Dataset entries
>>>>

===== config.mk =====
export PLATFORM = sky130hd
export DESIGN_NAME = irq_controller
export DESIGN_NICKNAME = d
export VERILOG_FILES = /design/src/rtl/irq_controller.sv
export SDC_FILE = /design/constraint.sdc
export NUM_CORES = 1
export LEC_CHECK = 0
export CELL_PAD_IN_SITES_DETAIL_PLACEMENT = 1
export CELL_PAD_IN_SITES_GLOBAL_PLACEMENT = 2
export CORE_MARGIN = 2
export CORE_UTILIZATION = 22
export CTS_CLUSTER_SIZE = 30
export DETAILED_ROUTE_END_ITERATION = 8
export HOLD_SLACK_MARGIN = 0.06
export PLACE_DENSITY = 0.8
export SETUP_SLACK_MARGIN = 0.05
export SYNTH_ARGS = -nofsm -noshare
export SYNTH_HDL_FRONTEND = slang
export SYNTH_SLANG_ARGS = --single-unit

===== constraint.sdc =====
create_clock -name clk -period 1.7 [get_ports clk]
set_input_delay 0.17 -clock clk [delete_from_list [all_inputs] [get_ports clk]]
set_output_delay 0.17 -clock clk [all_outputs]
set_load 0.03 [all_outputs]

===== src/rtl/irq_controller.sv =====
// Interrupt controller: edge-detected pending flags, masking, fixed priority,
// and req/ack/reti handshake tracking one in-service interrupt.
module irq_controller #(
   parameter  int NUM_IRQ = 4,
   parameter  int ADDR_W  = 10,
   localparam int ID_W    = (NUM_IRQ > 1) ? $clog2(NUM_IRQ) : 1
) (
   input  logic                      clk,
   input  logic                      reset,
   input  logic [NUM_IRQ-1:0]        irq_in,
   input  logic [NUM_IRQ*ADDR_W-1:0] irq_vec,
   input  logic                      int_en,
   input  logic                      mask_we,
   input  logic [NUM_IRQ-1:0]        mask_wd,
   input  logic                      int_ack,
   input  logic                      reti,
   output logic                      int_req,
   output logic [ADDR_W-1:0]         int_vec,
   output logic [ID_W-1:0]           int_id,
   output logic                      in_service,
   output logic [NUM_IRQ-1:0]        pending
);

   typedef enum logic [1:0] {
      IDLE    = 2'd0,
      REQ     = 2'd1,
      SERVICE = 2'd2
   } state_t;

   state_t              state_q, state_d;
   logic [NUM_IRQ-1:0]  prev_q;
   logic [NUM_IRQ-1:0]  pend_q, pend_d;
   logic [NUM_IRQ-1:0]  mask_q, mask_d;
   logic [ID_W-1:0]     id_q, id_d;
   logic [ADDR_W-1:0]   vec_q, vec_d;
   logic                req_q, req_d;
   logic                svc_q, svc_d;

   logic [NUM_IRQ-1:0]  rise;
   logic [NUM_IRQ-1:0]  elig;
   logic [NUM_IRQ-1:0]  clr;
   logic                win_vld;
   logic [ID_W-1:0]     win_id;
   logic [ADDR_W-1:0]   win_vec;

   assign rise = irq_in & ~prev_q;
   assign elig = pend_q & mask_q;

   // Fixed-priority pick: lowest eligible index wins.
   always_comb begin
      win_vld = 1'b0;
      win_id  = '0;
      win_vec = '0;
      for (int i = NUM_IRQ - 1; i >= 0; i--) begin
         if (elig[i]) begin
            win_vld = 1'b1;
            win_id  = ID_W'(i);
            win_vec = irq_vec[i*ADDR_W +: ADDR_W];
         end
      end
   end

   // Handshake FSM; a new edge beats the ack clear on the same line.
   always_comb begin
      state_d = state_q;
      id_d    = id_q;
      vec_d   = vec_q;
      req_d   = 1'b0;
      svc_d   = 1'b0;
      clr     = '0;
      mask_d  = mask_we ? mask_wd : mask_q;
      unique case (state_q)
         IDLE: begin
            if (int_en && win_vld) begin
               state_d = REQ;
               id_d    = win_id;
               vec_d   = win_vec;
               req_d   = 1'b1;
            end
         end
         REQ: begin
            if (int_ack) begin
               state_d     = SERVICE;
               clr[id_q]   = 1'b1;
               svc_d       = 1'b1;
            end else if (!int_en) begin
               state_d = IDLE;
            end else begin
               req_d = 1'b1;
            end
         end
         SERVICE: begin
            if (reti) begin
               state_d = IDLE;
            end else begin
               svc_d = 1'b1;
            end
         end
         default: state_d = IDLE;
      endcase
      pend_d = (pend_q & ~clr) | rise;
   end

   // State, flags and registered outputs.
   always_ff @(posedge clk or posedge reset) begin
      if (reset) begin
         state_q <= IDLE;
         prev_q  <= '0;
         pend_q  <= '0;
         mask_q  <= '1;
         id_q    <= '0;
         vec_q   <= '0;
         req_q   <= 1'b0;
         svc_q   <= 1'b0;
      end else begin
         state_q <= state_d;
         prev_q  <= irq_in;
         pend_q  <= pend_d;
         mask_q  <= mask_d;
         id_q    <= id_d;
         vec_q   <= vec_d;
         req_q   <= req_d;
         svc_q   <= svc_d;
      end
   end

   assign int_req    = req_q;
   assign int_vec    = vec_q;
   assign int_id     = id_q;
   assign in_service = svc_q;
   assign pending    = pend_q;

endmodule


# Word-level counts from Yosys, hierarchy flattened
# Index checks and enable logic that the tools add are counted.
[word_totals] register_bits=28 inputBits=54 output_inout_bits=18 word_cells=54
[classes] n_lt_le_gt_ge=2 n_eq_ne=5 n_mux=28 n_bitwise=6 reduce_logical=5
[ops] op="10-bit 2-to-1 mux" n=4
[ops] op="2-bit 2-to-1 mux" n=8
[ops] op="4-bit bitwise AND" n=3
[ops] op="1-bit 2-to-1 mux" n=10
[ops] op="4-bit 2-to-1 mux" n=2
[ops] op="4-bit inverter" n=2
[ops] op="2-bit one-hot mux with 3 select lines" n=1
[ops] op="2-bit != test (second input constant)" n=2
[ops] op="4-bit OR" n=1
[ops] op="1-bit one-hot mux with 2 select lines" n=2
[ops] op="2-bit by 3-bit less-than comparator with 1-bit output (second input constant)" n=1
[ops] op="3-bit != test (second input constant)" n=1
[ops] op="3-bit AND reduction" n=1
[ops] op="1-bit demux with 2-bit select" n=1
[ops] op="2-bit by 1-bit == test with 1-bit output (second input constant)" n=1
[ops] op="2-bit == test (second input constant)" n=1
[ops] op="2-bit by 1-bit >= comparator with 1-bit output (second input constant)" n=1
[ops] op="1-bit logical AND" n=2
[ops] op="2-bit logical NOT" n=1
[ops] op="2-bit AND reduction" n=1

# Depth between registers and ports, before layout
# Gate-level depths: netlist (run 1).
[depth] depth_word=9 depth_mapped=6 ltp_nobuf=6

# Worst setup path before layout (run 1)
# Ideal clock, no wire load.
[synth_path] path_kind="register to register" startpoint="register pend_q[2], in the netlist pending[2]" endpoint="register state_q[0]" setup_ps=128 arrival_time_ps=1458 t_required_ps=1572 slack_ps=115 path_stages_with_launch=5 n_path_buf=0 synth_period_minus_slack_ps=1585 cell_sequence="dfrtp_1 a22o_1 o31ai_1 a21oi_1 mux2_1"
[synth_between] elab_chain_len=7
[synth_lines] item="from (decl)" line="32" text="logic [NUM_IRQ-1:0] pend_q, pend_d;"
[synth_lines] item="from (signal assigned)" line="118" text="pend_q <= pend_d;"
[synth_lines] item="4-bit bitwise AND" line="47" text="assign elig = pend_q & mask_q;"
[synth_lines] item="1-bit 2-to-1 mux (3 in a row)" line="55" text="if (elig[i]) begin"
[synth_lines] item="1-bit logical AND" line="74" text="if (int_en && win_vld) begin"
[synth_lines] item="2-bit != test (no source line)"
[synth_lines] item="3-bit AND reduction (no source line)"
[synth_lines] item="to (signal assigned)" line="116" text="state_q <= state_d;"
[synth_lines] item="to (decl)" line="30" text="state_t state_q, state_d;"
# Every way passes these cells.
# A chain may end at the register's enable or synchronous reset.

# Final worst setup path (run 1)
[layout_path] startpoint="register id_q[1], in the netlist int_id[1]" endpoint="output port int_id[1]"
[layout_rtl] item="from (decl)" line="34" text="logic [ID_W-1:0] id_q, id_d;"
[layout_rtl] item="from (signal assigned)" line="120" text="id_q <= id_d;"
[layout_rtl] item="to (decl)" line="19" text="output logic [ID_W-1:0] int_id,"
# No word-level cell between the ends.

==> results_dict.tcl, run 1 <==
set metrics [dict create \
    final_critical_path_setup_slack_ns 0.128 \
    synth_top_cells_by_area "sky130_fd_sc_hd__dfrtp_1, sky130_fd_sc_hd__dfstp_2, sky130_fd_sc_hd__o311ai_0" \
    syn2layout_area_growth_pct 61.6 \
    pwr-share-comb_pct 54.5 \
    dpl.hpwl_um 3670 \
    critPathRequiredTime_ns 1.53 \
    wire_length_of_the_first_global_routing_pass_um 7560 \
    maximum_number_of_pins_on_one_net_before_global_route_repair 29 \
    total_design_power_mw 3.50 \
    power.static_leakage_nw 0.989 \
    fp-row-count 29 \
    number_of_synthesized_flops_with_an_enable_pin 0 \
    critical_path.cell_chain "clkdlybuf4s50_1" \
    critical-path-top-delay-family "buffers and inverters" \
    route.antenna.remaining_nets 0 \
    ys_seq_elements 28 \
    postRouteWirelength_um 4570 \
    initial_utilization_pct 23.0 \
    pwr-share-clk_pct 15.2 \
    cp_class "reg -> out" \
    synth_sequential_area_ratio_pct 47.5 \
    synth.most_common_cell "sky130_fd_sc_hd__dfrtp_1" \
    finalWeightedCongestion 0.714 \
    vias 1413 \
    drt_pre_antenna_iters 4 \
    synth.yosys.warnings 0 \
    global_route.overflow_total 0 \
    irDropWorstVdd_v 0.000435 \
    finalNetCount 291 \
    cts_made_buffers 3 \
    power_switching_share_pct 41.7 \
    floorplan.die_area_um2 7430 \
    antenna_cells 0 \
    critPathArrivalTime_ns 1.40 \
    dpl_cell_area_um2 2300 \
    antenna_found_initial 0 \
    cellPowerDensity_nw_per_um2 1460 \
    final_design_area_excluding_fillers_um2 2400 \
    post-route-util_pct 37.2 \
    hold_violations 0 \
    power_frac_seq_pct 30.3 \
    crit_path_top_delay_cell "sky130_fd_sc_hd__clkdlybuf4s50_1" \
    status "completed" \
    synth.avg_cell_area_um2 9.35 \
    internal_power_mw 2.04 \
    drt-wirelength-per-cell_um 14.8 \
    clockRootBuffer "sky130_fd_sc_hd__clkbuf_8" \
    tightestPinTransition_ns 0.423 \
    period_utilization_pct 92.5 \
    min_path_type "in -> async" \
    postSynthCellCount 159 \
    critPathLaunchType "register" \
    post-route-min-period_ns 1.57 \
    place.detailed.instances 305 \
    clock.fmax_mhz 636 \
    syn_area_um2 1490 \
    slew-limit-headroom_pct 71.8 \
    p_sw_mw 1.46 \
    final_setup_violation_count 0 \
    synth_largest_type_area_fraction_pct 40.4 \
    end_kind "output port" \
    synth.lib_cells_used.distinct 26 \
    synth.top_cells.by_count "sky130_fd_sc_hd__dfrtp_1, sky130_fd_sc_hd__inv_1, sky130_fd_sc_hd__nand2_1" \
    floorplan.die.height_um 86.2 \
    yosys_most_used_dff "sky130_fd_sc_hd__dfrtp_1" \
    tritoncts "built" \
    cts_hold_repair.buffers 0 \
    floorplan.die.width_um 86.2 \
    clock_latency_ns 0.27 \
    final_cells 309 \
    cp.buffers_inverters 1 \
    asyncSetResetFlopFracSynth_pct 100 \
    synth.largest_area_cell "sky130_fd_sc_hd__dfrtp_1" \
    drt-initial-drc-count 48 \
    floorplan.core_area_um2 6460 \
    post-cts-setup-buffer-count 0 \
    first_global_vias 1515 \
    placement.io_buffers 71 \
    max_cap_viol_count 0 \
    timing.setup.tns_ns 0 \
    clock_pin_slew_of_the_registers_on_the_worst_case_setup_and_hold_paths_ns 0.10 \
    grtUsageTotal_pct 12.8 \
    max_stage_delay_ns 0.70 \
    drc_errors 0 \
    timing.clock.skew_ns 0.00319 \
    pre_cts_ws_ns 0.0108 \
    cts.sinks 28 \
    route.detailed.vias_per_inst 4.57 \
    syn_nets 217 \
    drive_gt1_share_pct 11.2 \
    drv_slew 0 \
    critical_path_fanout_max 5 \
    hold-worst-slack_ns 0.250 \
    unrepaired_setup_endpoints_after_global_routing "yes" \
    cts_htree_levels 1 \
    cts_max_path_buffers 2 \
    pin_count 72 \
]
[sequential cells by signal (all words and copies together), names as in the netlist]
name / cells
int_id: 2
int_vec: 10
pending: 4
prev_q: 4
state_q: 2
in_service: 1
mask_q: 4
int_req: 1
[cells in the final DEF, fill, tap and decap left out, drive strengths merged]
master	instances
a21boi	1
a21oi	1
a22o	1
a31oi	12
and2	3
buf	8
bufinv	1
clkbuf	3
clkdlybuf4s50	69
dfrtp	24
dfstp	4
dlymetal6s2s	2
ha	4
inv	20
mux2	5
mux2i	1
nand2	17
nand2b	1
nand3	12
nand3b	1
nor2	10
o211ai	10
o21ai	8
o311a	1
o311ai	10
o31ai	3
[area by class of cell]
| cell class | instances | area, um^2 |
|---|---|---|
| Clock buffer | 3 | 41.3 |
| Clock inverter | 1 | 30.0 |
| Fill cell | 771 | 4060 |
| Inverter | 20 | 75.1 |
| Multi-Input combinational cell | 101 | 678 |
| Sequential cell | 28 | 706 |
| Tap cell | 77 | 96.3 |
| Timing Repair Buffer | 79 | 776 |
[power by group through the flow]
stage / Sequential [mW] / Clock [mW] / Combinational [mW]
6_report: 1.06 / 0.533 / 1.91
5_1_grt: 1.09 / 0.589 / 2.07
4_1_cts: 1.07 / 0.554 / 1.91
3_5_place_dp: 1.08 / 0 / 1.89
3_3_place_gp: 1.07 / 0 / 1.87
2_1_floorplan: 1.46 / 0 / 0.728
[per-layer routing]
layer  up-vias  routed length (um)  global-route usage (%)
li1        712                   -                       -
met2        42                2090                    20.3
met3         2                 235                    3.05
met1       657                2230                    17.9
met5         -                   0                       0
met4         0                  19                    2.56
[tightest hold or removal path: stages]
cell and delay [ns]:
sky130_fd_sc_hd__clkdlybuf4s50_1 0.39, sky130_fd_sc_hd__inv_1 0.05, sky130_fd_sc_hd__buf_4 0.33
[what timing repair did]
item | in CTS | in global routing
gates resized for setup | 3 | 12
pin swaps | 0 | 1
setup endpoints to repair | 7 | 12
[cells by family after synthesis]
group | count (synthesis) | share of synthesized area, %
adder cells (fa/ha/maj) | 4 | 3.37
buffers and inverters | 30 | 8.59
flip-flops | 28 | 47.5
AO/OA/AOI/OAI | 47 | 23.1
AND/OR/NAND/NOR | 44 | 13.0
multiplexers | 6 | 4.46
[final timing paths]
kind                                  startpoint                endpoint  slack (ns)  depth (start not counted)
min in group clk                       irq_in[3]     prev_q[3]$_DFF_PP0_        0.35                          1
setup / recovery           int_id[1]$_DFFE_PP0P_               int_id[1]        0.13                          1
setup reg to reg           mask_q[3]$_DFFE_PP1P_  state_q[0]$_DFFE_PP0P_        0.15                          4
hold reg to reg              prev_q[1]$_DFF_PP0_    pending[1]$_DFF_PP0_        0.42                          1
hold / removal                             reset  int_vec[0]$_DFFE_PP0P_        0.25                          3
max in group asynchronous                  reset   mask_q[0]$_DFFE_PP1P_        1.13                          3
Power figures use the tool's default switching activity.
==> inputs of run 2 (changes only) <==
SLEW_MARGIN = 20   (was not set)
==> results of run 2 <==
Final layout, timing and power as in run 1 (identical DEF).
==> inputs of run 3 (changes only) <==
CORE_MARGIN = 4   (was 2)
==> results_dict.tcl, run 3 (synthesis gave the netlist of run 1 again) <==
set metrics [dict create \
    clock_pin_slew_of_the_registers_on_the_worst_case_setup_and_hold_paths_ns 0.11 \
    irDropWorstVdd_v 0.000444 \
    finalWeightedCongestion 0.732 \
    drc_errors 0 \
    r2r_setup_slack_ns 0.13 \
    cellPowerDensity_nw_per_um2 1480 \
    fp-row-count 29 \
    grtUsageTotal_pct 12.8 \
    power_switching_share_pct 42.2 \
    pre_cts_ws_ns -0.0276 \
    tightestPinTransition_ns 0.418 \
    drv_slew 0 \
    cp_class "reg -> out" \
    layout.cells.most_common "sky130_fd_sc_hd__clkdlybuf4s50_1" \
    floorplan.die.width_um 90.2 \
    pin_count 72 \
    first_global_vias 1594 \
    end_kind "output port" \
    drt-wirelength-per-cell_um 16.5 \
    floorplan.die_area_um2 8140 \
    slew-limit-headroom_pct 72.1 \
    floorplan.core_area_um2 6460 \
    initial_utilization_pct 23.0 \
    floorplan.die.height_um 90.2 \
    pwr-share-comb_pct 53.7 \
    max_stage_delay_ns 0.71 \
    route.antenna.remaining_nets 0 \
    timing.clock.skew_ns 0.00430 \
    final_cell_mix "sky130_fd_sc_hd__clkdlybuf4s50_1, sky130_fd_sc_hd__dfrtp_1, sky130_fd_sc_hd__inv_1" \
    min_path_type "in -> async" \
    global_route.overflow_total 0 \
    p_sw_mw 1.48 \
    internal_power_mw 2.03 \
    finalNetCount 289 \
    maximum_number_of_pins_on_one_net_before_global_route_repair 29 \
    drt-initial-drc-count 18 \
    max_cap_viol_count 0 \
    timing.setup.tns_ns 0 \
    final_design_area_excluding_fillers_um2 2380 \
    met3_usage_pct 1.92 \
    largest_register_ff_count 10 \
    antenna_found_initial 0 \
    critPathArrivalTime_ns 1.43 \
    worstReg2RegStart "pending[2]$_DFF_PP0_" \
    tritoncts "built" \
    clock.fmax_mhz 626 \
    hold_violations 0 \
    syn2layout_area_growth_pct 60.0 \
    vias 1425 \
    drive_gt1_share_pct 10.0 \
    critical_path_fanout_max 4 \
    cts_hold_repair.buffers 0 \
    grt.met2_usage_pct 21.1 \
    critical-path-top-delay-family "buffers and inverters" \
    cts.sinks 28 \
    grtUsageMet1_pct 17.5 \
    unrepaired_setup_endpoints_after_global_routing "no" \
    dpl_cell_area_um2 2290 \
    busiest_layer "met2" \
    cts_max_path_buffers 2 \
    power_frac_seq_pct 30.8 \
    final_critical_path_setup_slack_ns 0.103 \
    clock_latency_ns 0.28 \
    crit_path_top_delay_cell "sky130_fd_sc_hd__clkdlybuf4s50_1" \
    antenna_cells 0 \
    critPathLaunchType "register" \
    placement.io_buffers 71 \
    pwr-share-clk_pct 15.5 \
    route.detailed.vias_per_inst 4.64 \
    worstRegToRegCells 4 \
    worst_setup_path_startpoint "pending[3]$_DFF_PP0_" \
    drt_pre_antenna_iters 4 \
    postRouteWirelength_um 5050 \
    cts_made_buffers 3 \
    rr_endpoint "state_q[0]$_DFFE_PP0P_" \
    critPathRequiredTime_ns 1.53 \
    critical_path.cell_chain "clkdlybuf4s50_1" \
    wire_length_of_the_first_global_routing_pass_um 8500 \
    status "completed" \
    post-route-min-period_ns 1.60 \
    power.static_leakage_nw 0.997 \
    filler_cell_count 764 \
    cp.buffers_inverters 1 \
    path_depth 1 \
    worst_setup_ep "pending[3]" \
    area.sequential_um2 706 \
    final_setup_violation_count 0 \
    cts_htree_levels 1 \
    clockRootBuffer "sky130_fd_sc_hd__clkbuf_8" \
    multi_input_area_um2 667 \
    dpl.hpwl_um 4000 \
    period_utilization_pct 93.9 \
]
==> run 3: how the worst min path moves through the flow <==
stage          slack, ns                 from  cells past startpoint                     end
2_1_floorplan       0.20            irq_in[0]                      0     prev_q[0]$_DFF_PP0_
3_3_place_gp        0.41  prev_q[2]$_DFF_PP0_                      1    pending[2]$_DFF_PP0_
3_5_place_dp        0.42  prev_q[1]$_DFF_PP0_                      1    pending[1]$_DFF_PP0_
4_1_cts             0.27                reset                      3  int_vec[2]$_DFFE_PP0P_
5_1_grt             0.32                reset                      3  int_vec[2]$_DFFE_PP0P_
6_report            0.25                reset                      3  int_vec[6]$_DFFE_PP0P_
==> run 3: layer usage <==
metal | wire (um) | share of wire (%) | up-vias
li1 | - | - | 712
met4 | 53 | 1.0 | 0
met3 | 187 | 3.7 | 4
met1 | 2390 | 47 | 673
met2 | 2420 | 48 | 36
met5 | 0 | 0 | -
==> run 3: per-stage QoR <==
step	cells	hold slack (ns)	util, %	power [mW]
after CTS	307	0.266	36.5	3.54
after floorplan	159	0.201	-	2.18
after detailed placement	303	0.420	35.4	2.98
final	307	0.253	36.8	3.51
after global routing	307	0.320	36.8	3.76
after global placement	303	0.405	35.4	2.95
==> run 3: what timing repair did <==
item | 4_1_cts | 5_1_grt
setup buffers | 0 | 0
endpoints found under the setup margin | 1 | 13
resized for setup | 1 | 12
==> run 3: power groups by stage <==
stage / logic [mW] / clock network [mW] / registers, mW
2_1_floorplan: 0.728 / 0 / 1.46
3_3_place_gp: 1.85 / 0 / 1.09
3_5_place_dp: 1.87 / 0 / 1.10
4_1_cts: 1.88 / 0.564 / 1.09
5_1_grt: 2.05 / 0.587 / 1.12
6_report: 1.88 / 0.545 / 1.08
==> run 3: layout make-up <==
cell class | instances | share of cell area (%)
Timing Repair Buffer | 77 | 32.1
Sequential cell | 28 | 29.7
Multi-Input combinational cell | 101 | 28.0
Tap cell | 77 | 4.05
Inverter | 20 | 3.16
Clock buffer | 3 | 1.74
Clock inverter | 1 | 1.26
==> run 3: worst min-delay path, stage by stage <==
cell,delay (ns)
sky130_fd_sc_hd__clkdlybuf4s50_1,0.39
sky130_fd_sc_hd__inv_1,0.05
sky130_fd_sc_hd__buf_4,0.35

<<<<

YOUR GOAL
For this exercise, repeat exactly the lines of the data above from the one with "771 | 4060 |" down to the one with "[power by group through the flow]", both end lines included.

RESULT OF THIS TASK
| Fill cell | 771 | 4060 |
| Inverter | 20 | 75.1 |
| Multi-Input combinational cell | 101 | 678 |
| Sequential cell | 28 | 706 |
| Tap cell | 77 | 96.3 |
| Timing Repair Buffer | 79 | 776 |
[power by group through the flow]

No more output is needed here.